[Work task] Write every entry out again, unchanged.

[Dataset items]
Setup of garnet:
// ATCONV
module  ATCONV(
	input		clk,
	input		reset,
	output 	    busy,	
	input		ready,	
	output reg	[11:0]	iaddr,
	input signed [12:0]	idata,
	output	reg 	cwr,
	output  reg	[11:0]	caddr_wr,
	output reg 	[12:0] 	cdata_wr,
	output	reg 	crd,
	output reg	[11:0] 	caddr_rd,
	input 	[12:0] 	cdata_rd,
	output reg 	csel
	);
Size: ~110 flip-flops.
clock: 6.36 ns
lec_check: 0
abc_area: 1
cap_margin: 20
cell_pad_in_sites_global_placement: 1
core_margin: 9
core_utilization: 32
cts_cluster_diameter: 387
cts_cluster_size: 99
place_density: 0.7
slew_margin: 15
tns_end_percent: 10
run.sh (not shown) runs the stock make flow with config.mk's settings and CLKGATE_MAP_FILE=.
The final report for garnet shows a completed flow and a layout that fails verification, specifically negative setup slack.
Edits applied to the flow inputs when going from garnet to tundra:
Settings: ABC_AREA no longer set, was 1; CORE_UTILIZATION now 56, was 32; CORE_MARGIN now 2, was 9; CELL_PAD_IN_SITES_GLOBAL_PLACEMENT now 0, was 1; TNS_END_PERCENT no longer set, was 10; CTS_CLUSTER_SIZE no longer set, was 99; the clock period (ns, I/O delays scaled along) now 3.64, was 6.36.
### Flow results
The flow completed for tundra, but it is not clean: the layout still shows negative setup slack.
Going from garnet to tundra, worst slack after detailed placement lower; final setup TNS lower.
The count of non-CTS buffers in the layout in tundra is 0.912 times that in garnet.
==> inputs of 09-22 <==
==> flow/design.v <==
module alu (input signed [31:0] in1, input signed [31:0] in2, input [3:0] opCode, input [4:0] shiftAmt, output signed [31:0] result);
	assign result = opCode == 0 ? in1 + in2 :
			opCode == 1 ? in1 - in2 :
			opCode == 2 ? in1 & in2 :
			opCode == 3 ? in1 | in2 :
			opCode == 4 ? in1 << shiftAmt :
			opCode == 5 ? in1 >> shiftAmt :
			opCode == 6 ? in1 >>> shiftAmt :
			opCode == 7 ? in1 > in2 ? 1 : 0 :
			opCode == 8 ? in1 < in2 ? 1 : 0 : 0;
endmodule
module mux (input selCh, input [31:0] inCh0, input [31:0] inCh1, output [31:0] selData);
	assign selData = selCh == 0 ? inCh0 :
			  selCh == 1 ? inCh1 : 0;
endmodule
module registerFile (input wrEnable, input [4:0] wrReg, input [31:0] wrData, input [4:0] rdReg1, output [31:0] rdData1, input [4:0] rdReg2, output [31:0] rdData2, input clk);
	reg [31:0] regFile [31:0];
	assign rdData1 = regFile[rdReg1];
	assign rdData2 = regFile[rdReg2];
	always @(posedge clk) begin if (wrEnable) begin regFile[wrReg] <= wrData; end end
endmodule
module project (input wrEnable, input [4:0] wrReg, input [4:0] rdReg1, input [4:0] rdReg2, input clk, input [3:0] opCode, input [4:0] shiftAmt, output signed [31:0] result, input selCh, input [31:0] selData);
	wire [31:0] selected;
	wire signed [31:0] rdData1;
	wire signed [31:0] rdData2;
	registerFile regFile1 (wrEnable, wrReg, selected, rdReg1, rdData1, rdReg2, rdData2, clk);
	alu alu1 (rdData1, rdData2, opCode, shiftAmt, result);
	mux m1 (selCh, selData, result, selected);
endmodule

[Answer for the task]
Setup of garnet:
// ATCONV
module  ATCONV(
	input		clk,
	input		reset,
	output 	    busy,	
	input		ready,	
	output reg	[11:0]	iaddr,
	input signed [12:0]	idata,
	output	reg 	cwr,
	output  reg	[11:0]	caddr_wr,
	output reg 	[12:0] 	cdata_wr,
	output	reg 	crd,
	output reg	[11:0] 	caddr_rd,
	input 	[12:0] 	cdata_rd,
	output reg 	csel
	);
Size: ~110 flip-flops.
clock: 6.36 ns
lec_check: 0
abc_area: 1
cap_margin: 20
cell_pad_in_sites_global_placement: 1
core_margin: 9
core_utilization: 32
cts_cluster_diameter: 387
cts_cluster_size: 99
place_density: 0.7
slew_margin: 15
tns_end_percent: 10
run.sh (not shown) runs the stock make flow with config.mk's settings and CLKGATE_MAP_FILE=.
The final report for garnet shows a completed flow and a layout that fails verification, specifically negative setup slack.
Edits applied to the flow inputs when going from garnet to tundra:
Settings: ABC_AREA no longer set, was 1; CORE_UTILIZATION now 56, was 32; CORE_MARGIN now 2, was 9; CELL_PAD_IN_SITES_GLOBAL_PLACEMENT now 0, was 1; TNS_END_PERCENT no longer set, was 10; CTS_CLUSTER_SIZE no longer set, was 99; the clock period (ns, I/O delays scaled along) now 3.64, was 6.36.
### Flow results
The flow completed for tundra, but it is not clean: the layout still shows negative setup slack.
Going from garnet to tundra, worst slack after detailed placement lower; final setup TNS lower.
The count of non-CTS buffers in the layout in tundra is 0.912 times that in garnet.
==> inputs of 09-22 <==
==> flow/design.v <==
module alu (input signed [31:0] in1, input signed [31:0] in2, input [3:0] opCode, input [4:0] shiftAmt, output signed [31:0] result);
	assign result = opCode == 0 ? in1 + in2 :
			opCode == 1 ? in1 - in2 :
			opCode == 2 ? in1 & in2 :
			opCode == 3 ? in1 | in2 :
			opCode == 4 ? in1 << shiftAmt :
			opCode == 5 ? in1 >> shiftAmt :
			opCode == 6 ? in1 >>> shiftAmt :
			opCode == 7 ? in1 > in2 ? 1 : 0 :
			opCode == 8 ? in1 < in2 ? 1 : 0 : 0;
endmodule
module mux (input selCh, input [31:0] inCh0, input [31:0] inCh1, output [31:0] selData);
	assign selData = selCh == 0 ? inCh0 :
			  selCh == 1 ? inCh1 : 0;
endmodule
module registerFile (input wrEnable, input [4:0] wrReg, input [31:0] wrData, input [4:0] rdReg1, output [31:0] rdData1, input [4:0] rdReg2, output [31:0] rdData2, input clk);
	reg [31:0] regFile [31:0];
	assign rdData1 = regFile[rdReg1];
	assign rdData2 = regFile[rdReg2];
	always @(posedge clk) begin if (wrEnable) begin regFile[wrReg] <= wrData; end end
endmodule
module project (input wrEnable, input [4:0] wrReg, input [4:0] rdReg1, input [4:0] rdReg2, input clk, input [3:0] opCode, input [4:0] shiftAmt, output signed [31:0] result, input selCh, input [31:0] selData);
	wire [31:0] selected;
	wire signed [31:0] rdData1;
	wire signed [31:0] rdData2;
	registerFile regFile1 (wrEnable, wrReg, selected, rdReg1, rdData1, rdReg2, rdData2, clk);
	alu alu1 (rdData1, rdData2, opCode, shiftAmt, result);
	mux m1 (selCh, selData, result, selected);
endmodule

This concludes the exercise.